Now that people are living longer with a disability, health promotion and disease prevention increase in importance. Key components of health promotion include adequate health care, diet and nutrition, and physical activities. Although persons with developmental disabilities have a significant need for routine primary care screenings as they age, in general, for them surveillance and early detection of chronic health conditions are poor. Screening activities such as breast, pelvic, and prostate examinations; blood pressure and cholesterol checks; urinalysis; and bowel analysis can lead to enhanced functioning, prevention of conditions, and an increased quality of life.

Physical barriers often constitute a chronic problem for many persons with disabilities. Health care facilities often are not accessible to individuals who may have physical and sensory impairments. In addition, persons with disabilities often experience difficulties with examinations and procedures. For many people, the most important barrier to effective medical care is case complexity. They encounter a variety of medical subspecialists, dentists, mental health providers, and other health care professionals, often without sufficient guidance.

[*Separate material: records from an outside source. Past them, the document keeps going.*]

[/design/flow/design.v]
`timescale 1ns / 1ps
module id_ex(
    input wire reset,
    input wire clock,
    input wire flush,      
    input wire stall,
    input wire nop,
    input wire if_valid,
    input wire ex_ready,
    output wire id_ready,
    output wire id_valid,
    input wire [63 : 0] ID_pc,
    input wire [31 : 0] ID_instr,  
    input wire 		     ID_w_ena,
    input wire [4 : 0]  ID_w_addr,
    input wire [63 : 0] ID_data1,
    input wire [63 : 0] ID_data2,
    input wire [63 : 0] ID_imm,
    input wire [2 : 0]     ID_exop,
    input wire [5 : 0]    ID_aluop,
    input wire [2 : 0]   ID_memwop,
    input wire [2 : 0]   ID_memrop,
    input wire          ID_mem_ena,
    input wire           ID_mem_wr,
    output reg          EX_w_ena,
    output reg [4 : 0]  EX_w_addr,
    output reg [63 : 0] EX_data1,
    output reg [63 : 0] EX_data2,
    output reg [63 : 0] EX_imm,
    output reg [2 : 0]     EX_exop,
    output reg [5 : 0]    EX_aluop,
    output reg [2 : 0]   EX_memwop,
    output reg [2 : 0]   EX_memrop,
    output reg          EX_mem_ena,
    output reg           EX_mem_wr,
    output reg [31 : 0] EX_instr,
    output reg [63 : 0] EX_pc
);
wire id_go;
reg id_now_valid;
assign id_go = ~stall;
assign id_ready =  id_go & ex_ready;    
assign id_valid = id_now_valid;
    always@(posedge clock) begin
        if(reset == 1'b1) begin
            id_now_valid <= 0;
        end
        else if(id_ready) begin
            id_now_valid <= if_valid;
        end
    end
    always @(posedge clock) begin
        if(reset == 1'b1) begin
            EX_w_ena <= 1'b0;
            EX_w_addr <= 5'b00000;
            EX_data1 <= 64'h00000000_00000000;
            EX_data2 <= 64'h00000000_00000000;
            EX_imm <= 64'h00000000_00000000;
            EX_exop <= 3'b000;
            EX_aluop <= 6'b000000;
            EX_memwop <= 3'b000;
            EX_memrop <= 3'b000;
            EX_mem_ena <= 1'b0;
            EX_mem_wr <= 1'b0;
            EX_pc <= 64'h00000000_80000000;
            EX_instr <= 32'h00000000;
        end
        else begin
            if(if_valid & id_ready) begin
                if(nop) begin
                    EX_w_ena <= 1'b0;
                    EX_w_addr <= 5'b00000;
                    EX_data1 <= 64'h00000000_00000000;
                    EX_data2 <= 64'h00000000_00000000;
                    EX_imm <= 64'h00000000_00000000;
                    EX_exop <= 3'b000;
                    EX_aluop <= 6'b000000;
                    EX_memwop <= 3'b000;
                    EX_memrop <= 3'b000;
                    EX_mem_ena <= 1'b0;
                    EX_mem_wr <= 1'b0;
                    EX_pc <= 64'h00000000_80000000;
                    EX_instr <= 32'h00000000;
                end
                else begin
                    EX_w_ena <= ID_w_ena;
                    EX_w_addr <= ID_w_addr;
                    EX_data1 <= ID_data1;
                    EX_data2 <= ID_data2;
                    EX_imm <= ID_imm;
                    EX_exop <= ID_exop;
                    EX_aluop <= ID_aluop;
                    EX_memwop <= ID_memwop;
                    EX_memrop <= ID_memrop;
                    EX_mem_ena <= ID_mem_ena;
                    EX_mem_wr <= ID_mem_wr;
                    EX_pc <= ID_pc;
                    EX_instr <= ID_instr;
                end
            end
        end
    end
endmodule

With the scant attention given to health promotion strategies for people with disabilities, a need exists for community organizations to provide health promotion services (e.g., health education and fitness activities) for persons with disabilities to address age-related and disability-related conditions and decrease the risk of acquiring new health conditions. For example, for people with cerebral palsy, exercise prescriptions need to consider the potential for muscle overuse resulting in pain, injury, and fatigue. Adults with Down syndrome are more prone to osteoporosis and are more likely than other people to require calcium and vitamin D supplements as they age. Although specific guidelines pertaining to the types of exercises, nutritional requirements, and use of medications for individualized care are limited, in the past decade health promotion programs developed for adults with developmental disabilities have demonstrated positive psychosocial and physical health outcomes (Heller, Hsieh, & Rimmer, 2004; Rimmer, Heller, Wang, & Valerio, 2004).

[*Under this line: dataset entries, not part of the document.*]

<file path="./design.v">
`timescale 1ns / 1ps
module ysyx_22040931_MEM(
    input wire w_ena_i,
    input wire [4 : 0] w_addr_i,
    input wire [63 : 0] w_data_i,
    input wire [2 : 0]   memwop,
    input wire [2 : 0]   memrop,
    input wire           mem_ena_i,
    input wire           mem_wr_i,
    input wire [63 : 0] mem_addr_i,
    input wire [63 : 0] mem_stor_data_i,
    input wire [63 : 0] mem_data,
    input wire [63 : 0] pc_i,
    input wire [31 : 0] instr,
    output wire w_ena,
    output wire [4 : 0] w_addr,
    output wire [63 : 0] w_data,
    output wire [1 : 0]       memop, 
    output wire             mem_ena,
    output wire              mem_wr,
    output wire [63 : 0] mem_addr,
    output wire [63 : 0] mem_stor_data, 
    output wire [31 : 0] instr_o,
    output wire [63 : 0] pc_o
);
assign pc_o = pc_i;
assign instr_o = instr;
    assign w_ena = w_ena_i;
    assign w_addr = w_addr_i;
    assign mem_ena = mem_ena_i;
    assign mem_wr = mem_wr_i;
    assign mem_addr = mem_addr_i;
    wire [63 : 0] mem_r_data;
    assign w_data = (mem_ena & ~mem_wr) ? mem_r_data : w_data_i;
    wire [2 : 0] memwrop;
    assign memwrop = mem_wr_i ? memwop : memrop;
    ysyx_22040931_MuxD #(7, 3, 2)  memop_mux (
        memop,
        memwrop,
        2'b00,
        {   
            3'b001,  2'b00, 
            3'b010, 2'b00,
            3'b011,  2'b01,
            3'b100, 2'b01,
            3'b101,  2'b10,
            3'b110, 2'b10,
            3'b111,  2'b11
        }
    );
    ysyx_22040931_MuxD #(7, 3, 64)  mem_r_data_mux (
        mem_r_data,
        memrop,
        64'h00000000_00000000,
        {   
            3'b001,    {{56{mem_data[7]}} , mem_data[7 : 0]}, 
            3'b010,   {{56{1'b0}} , mem_data[7 : 0]}, 
            3'b011,    {{48{mem_data[15]}} , mem_data[15 : 0]}, 
            3'b100,   {{48{1'b0}} , mem_data[15 : 0]},
            3'b101,    {{32{mem_data[31]}} , mem_data[31 : 0]},
            3'b110,   {{32{1'b0}} , mem_data[31 : 0]},
            3'b111,    mem_data
        }
    );
    wire [63 : 0] stor_data_one;
    wire [63 : 0] stor_data_two;
    wire [63 : 0] stor_data_for;
    ysyx_22040931_MuxD #(4, 3, 64)  mem_stor_data_mux (
        mem_stor_data,
        memwop,
        64'h00000000_00000000,
        {   
            3'b001,   stor_data_one, 
            3'b011,   stor_data_two, 
            3'b101,   stor_data_for, 
            3'b111,   mem_stor_data_i
        }
    );
    ysyx_22040931_MuxD #(8, 6, 64)  mem_stor_data1_mux (
        stor_data_one,
        {memwop, mem_addr[2 : 0]},
        64'h00000000_00000000,
        {   
            {3'b001, 3'b000},  {56'b0, mem_stor_data_i[7 : 0]}, 
            {3'b001, 3'b001},  {48'b0, mem_stor_data_i[7 : 0], 8'b0},
            {3'b001, 3'b010},  {40'b0, mem_stor_data_i[7 : 0], 16'b0},
            {3'b001, 3'b011},  {32'b0, mem_stor_data_i[7 : 0], 24'b0},
            {3'b001, 3'b100},  {24'b0, mem_stor_data_i[7 : 0], 32'b0},
            {3'b001, 3'b101},  {16'b0, mem_stor_data_i[7 : 0], 40'b0},
            {3'b001, 3'b110},  {8'b0, mem_stor_data_i[7 : 0], 48'b0},
            {3'b001, 3'b111},  {mem_stor_data_i[7 : 0], 56'b0}
        }
    );
    ysyx_22040931_MuxD #(4, 5, 64)  mem_stor_data2_mux (
        stor_data_two,
        {memwop, mem_addr[2 : 1]},
        64'h00000000_00000000,
        {   
            {3'b011, 2'b00},  {48'b0, mem_stor_data_i[15 : 0]}, 
            {3'b011, 2'b01},  {32'b0, mem_stor_data_i[15 : 0], 16'b0},
            {3'b011, 2'b10},  {16'b0, mem_stor_data_i[15 : 0], 32'b0},
            {3'b011, 2'b11},  {mem_stor_data_i[15 : 0], 48'b0}
        }
    );
    ysyx_22040931_MuxD #(2, 4, 64)  mem_stor_data3_mux (
        stor_data_for,
        {memwop, mem_addr[2]},
        64'h00000000_00000000,
        {   
            {3'b101, 1'b0},  {32'b0, mem_stor_data_i[31 : 0]}, 
            {3'b101, 1'b1},  {mem_stor_data_i[31 : 0], 32'b0}
        }
    );
endmodule
`timescale 1ns / 1ps
module ysyx_22040931_MuxD #(NR_KEY = 2, KEY_LEN = 1, DATA_LEN = 1) (
  output [DATA_LEN-1:0] out,
  input [KEY_LEN-1:0] key,
  input [DATA_LEN-1:0] default_out,
  input [NR_KEY*(KEY_LEN + DATA_LEN)-1:0] lut
);
  ysyx_22040931_MuxKeyInternal #(NR_KEY, KEY_LEN, DATA_LEN, 1) i1 (out, key, default_out, lut);
endmodule
`timescale 1ns / 1ps
module ysyx_22040931_MuxKeyInternal #(NR_KEY = 2, KEY_LEN = 1, DATA_LEN = 1, HAS_DEFAULT = 0) (
  output reg [DATA_LEN-1:0] out,
  input [KEY_LEN-1:0] key,
  input [DATA_LEN-1:0] default_out,
  input [NR_KEY*(KEY_LEN + DATA_LEN)-1:0] lut
);
  localparam PAIR_LEN = KEY_LEN + DATA_LEN;
  wire [PAIR_LEN-1:0] pair_list [NR_KEY-1:0];
  wire [KEY_LEN-1:0] key_list [NR_KEY-1:0];
  wire [DATA_LEN-1:0] data_list [NR_KEY-1:0];
  generate
    for (genvar n = 0; n < NR_KEY; n = n + 1) begin
      assign pair_list[n] = lut[PAIR_LEN*(n+1)-1 : PAIR_LEN*n];
      assign data_list[n] = pair_list[n][DATA_LEN-1:0];
      assign key_list[n]  = pair_list[n][PAIR_LEN-1:DATA_LEN];
    end
  endgenerate
  reg [DATA_LEN-1 : 0] lut_out;
  reg hit;
  integer i;
  always @(*) begin
    lut_out = 0;
    hit = 0;
    for (i = 0; i < NR_KEY; i = i + 1) begin
      lut_out = lut_out | ({DATA_LEN{key == key_list[i]}} & data_list[i]);
      hit = hit | (key == key_list[i]);
    end
    if (!HAS_DEFAULT) out = lut_out;
    else out = (hit ? lut_out : default_out);
  end
endmodule
</file>
<file path="./run.sh">
#!/bin/bash
# OpenROAD 26Q1-2900-gdf79404cd8, Yosys 0.63+post, stock flow scripts
make -C /OpenROAD-flow-scripts/flow DESIGN_CONFIG=/design/flow/config.mk WORK_HOME=/design/flow/orfs finish
</file>
<file path="./config.mk">
export PLATFORM = sky130hd
export DESIGN_NAME = ysyx_22040931_MEM
export DESIGN_NICKNAME = ysyx_22040931_MEM
export VERILOG_FILES = /design/flow/design.v
export SDC_FILE = /design/flow/constraint.sdc
export NUM_CORES = 4
export LEC_CHECK = 1
export CORE_AREA = 10 10 259 259
export DIE_AREA = 0 0 269 269
</file>
<file path="./constraint.sdc">
current_design ysyx_22040931_MEM

set clk_period 9.0
set clk_io_pct 0.2

create_clock -name clk0 -period $clk_period

set non_clock_inputs [all_inputs -no_clocks]
set_input_delay [expr $clk_period * $clk_io_pct] -clock clk0 $non_clock_inputs
set_output_delay [expr $clk_period * $clk_io_pct] -clock clk0 [all_outputs]
</file>
==> changes_impl.md <==
### Changed

- Top routing layer in use: met5
- Die Width: between 200 and 300 µm
- Floorplan Utilization: 5.50%
- Final core utilization: 10.5%
- Slew at the pin closest to its max-slew limit: slightly above 0.8 ns
- CP top delay family: buffers and inverters
- Final TNS setup: 0 ns
- # IOs: 664
- Chip height: approximately 270 µm
- CP arrival: approximately 4.6 ns
- # rows: 91
- PwrDens: around 45 mW/mm²
- Tool warnings: 32
- Layout cells sized above 1: approximately 4.5%
- Slowest CP cell: clkdlybuf4s50_1
- First-pass GRT wire length: between 40000 and 50000 µm
- Bufs and invs on worst path: 3
- Most used cell, CP: clkdlybuf4s50_1
- Port Buffers: between 300 and 400
- Post-Syn Area: between 0.003 and 0.004 mm²
- Peak Freq: 156 MHz
- Critical Path Start Type: primary input
- CP Max Fanout: 14
- CP cell instances: clkdlybuf4s50_1, nor2b_1, buf_4, a22oi_1, o21ai_0, clkdlybuf4s50_1
- Initial antenna violation count: 12
- Clock buffer count: 0
- Met1 WL: approximately 12000 µm
- Remaining DRCs: 0
- Via/cell ratio: around 3.2
- Final hold violations: 0
- Cells after Synth: roughly 520
- Cts hold-fix bufs: 0
- Yosys warns: 6
- GRT overflow: 0
- Flop Count: 0
- CP Capture Type: output port
- Global Route Usage Sum: under 10%
- Crit Path Category: in2out
- Max cap viols: 0
- Die area: between 0.07 and 0.08 mm²
- Final WL: 36600 µm
- Post-cts resize count: 0
- Routed len/inst: 24.3 µm
- Largest net degree at the start of global routing: around 60
- DRT iter0 DRCs: around 390
- Vias in the first global route: roughly 5200
- Remaining antenna violation count: 0
- Worst EP required: between 7 and 8 ns
- Rel. slew slack: 45.5%
- Final min period: roughly 6.4 ns
- YS chip area: 0.00339 mm²
- Final setup vio count: 0
- Avg Inst Size Synth: around 6.5 µm²
- Layout area overhead: 90.1%
- Post-synth seq share: 0%
- Via Count: 4799
- Wire length on met2: between 15000 and 20000 µm
- Routed wl met3: roughly 5400 µm
- HP Class: in2out
- Leak: just over 2 nW
- Core outline area: 0.0616 mm²
- Status: finished clean
- Filler cells: a little over 7000
- Register area: 0 µm²
- Max-slew violation count: 0
- First-pass iteration count of the detailed router: 5
- Maximum VDD drop: between 0.02 and 0.03 mV
- Tcrit/Tclk final: roughly 71%
- Cell Type Count: ~46
- Unrepaired setup endpoints after global routing: no
- Ys cells: between 500 and 600
- Gpl congestion: 0.857
- # Post-CTS Setup Buffers: 0
- Post-DP HPWL: approximately 32000 µm
- CP max stage delay: ~0.83 ns
synth_stat cells, types with 2 or more instances:
| library cell | instances | area [µm²] |
|---|---|---|
| o31ai_1 | 2 | 15.0 |
| nand2b_1 | 4 | 25.0 |
| or2_2 | 2 | 12.5 |
| nand2_1 | 75 | 282 |
| o22ai_1 | 9 | 56.3 |
| buf_2 | 14 | 70.1 |
| a22oi_1 | 29 | 218 |
| a22o_1 | 8 | 70.1 |
| a221o_2 | 2 | 22.5 |
| a222oi_1 | 9 | 90.1 |
| inv_1 | 11 | 41.3 |
| clkbuf_1 | 7 | 26.3 |
| o21ai_1 | 23 | 115 |
| nor2_1 | 17 | 63.8 |
| a32oi_1 | 2 | 17.5 |
| nor2_2 | 2 | 12.5 |
| a21oi_1 | 27 | 135 |
| a221o_1 | 30 | 300 |
| nand3_1 | 4 | 20.0 |
| and3_1 | 2 | 12.5 |
| o21ai_0 | 33 | 165 |
| buf_4 | 170 | 1280 |
| nor2b_1 | 5 | 31.3 |
| buf_1 | 2 | 7.51 |
| buf_6 | 9 | 101 |
| a21oi_2 | 2 | 17.5 |
layout by cell type, fill, tap and decap left out, types with 3 or more instances in the layout:
cell type,synthesis,layout
nor2b_1,5,4
o21ai_1,23,23
a221o_1,30,30
clkdlybuf4s50_1,0,338
nand3_1,4,4
nor2_1,17,17
buf_4,170,13
o22ai_1,9,9
a22o_1,8,8
a22oi_1,29,29
nand2_1,75,75
nand2b_1,4,3
a222oi_1,9,9
inv_1,11,11
o21ai_0,33,33
a21oi_1,27,27
area by class of cell:
cell class | count | area (µm²) | share of cell area (%)
Timing Repair Buffer | 351 | 3480 | 54.0
Antenna cell | 1 | 2.50 | 0.0388
Inverter | 12 | 45.0 | 0.699
Tap cell | 837 | 1050 | 16.2
Multi-Input combinational cell | 305 | 1870 | 29.0
kinds of logic after synthesis:
| kind of cell | share of synthesized area (%) |
|---|---|
| compound gates | 38.4 |
| simple gates | 16.1 |
| mux | 0.295 |
| buf+inv | 45.2 |
routing by layer:
| layer | GRT usage, % | vias up |
|---|---|---|
| li1 | - | 2000 |
| met5 | 0 | - |
| met4 | 6.12 | 12 |
| met1 | 9.50 | 2146 |
| met3 | 5.01 | 162 |
| met2 | 15.1 | 479 |
metrics by stage:
step	hold slack, ns	setup WS, ns	instances	power (W)	instance area, µm²
2_1_floorplan	3.62	4.47	520	0.000109	3390
3_3_place_gp	3.60	2.58	1505	0.000293	6440
3_5_place_dp	3.60	2.49	1505	0.000293	6440
4_1_cts	3.60	2.49	1505	0.000295	6440
5_1_grt	3.60	2.31	1506	0.000310	6440
6_report	3.60	2.60	1506	0.000287	6440
where the power goes:
group          switching, W     internal [W]
clock                     0  0.0000000000150
sequential                0                0
combinational      0.000114         0.000174
worst paths after layout:
kind | to | cells after the start | slack, ns | start
worst min-delay path | instr_o[11] | 0 | 3.60 | instr[11]
worst max-delay path | mem_stor_data[61] | 6 | 2.60 | mem_addr_i[2]
No activity file was given, so power comes from the tool's default toggle rates.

The coordination of care between persons with disabilities, various health care providers, and families is critical for provision of health-related activities. Many primary care providers have received little education in disability or geriatrics, and they often lack training in dealing with multiple conditions, interacting medicines, and unique aspects of various disabilities. Increasing the understanding of ways that exercise and nutrition influence health, and of ways to promote more positive lifestyle behaviors among individuals with developmental disabilities and their supports is critical to improving health status and participation in community life.

Conclusion

The aging and disability service systems will need to build greater capacity to provide services to a growing number of persons with lifelong disabilities who are aging, and to other older individuals with disabilities who will increasingly need more services and supports to maintain their health and independence. Communities will need to make adaptations for this population by designing environments that accommodate elders of diverse abilities and functional limits. This includes developing more accessible transportation, recreational facilities, and businesses. In addition, there is a need for better and more training of health care professionals on age-related changes in people with disabilities. Finally, family caregivers, who provide the greatest amount of care physically, emotionally, psychologically, and financially, will need supportive services.

Note: The contents of this article were developed under Grant #H133B080009 from the National Institute on Disability and Rehabilitation Research, U.S. Department of Education, to the Rehabilitation Research and Training Center on Aging with Developmental Disabilities, University of Illinois at Chicago.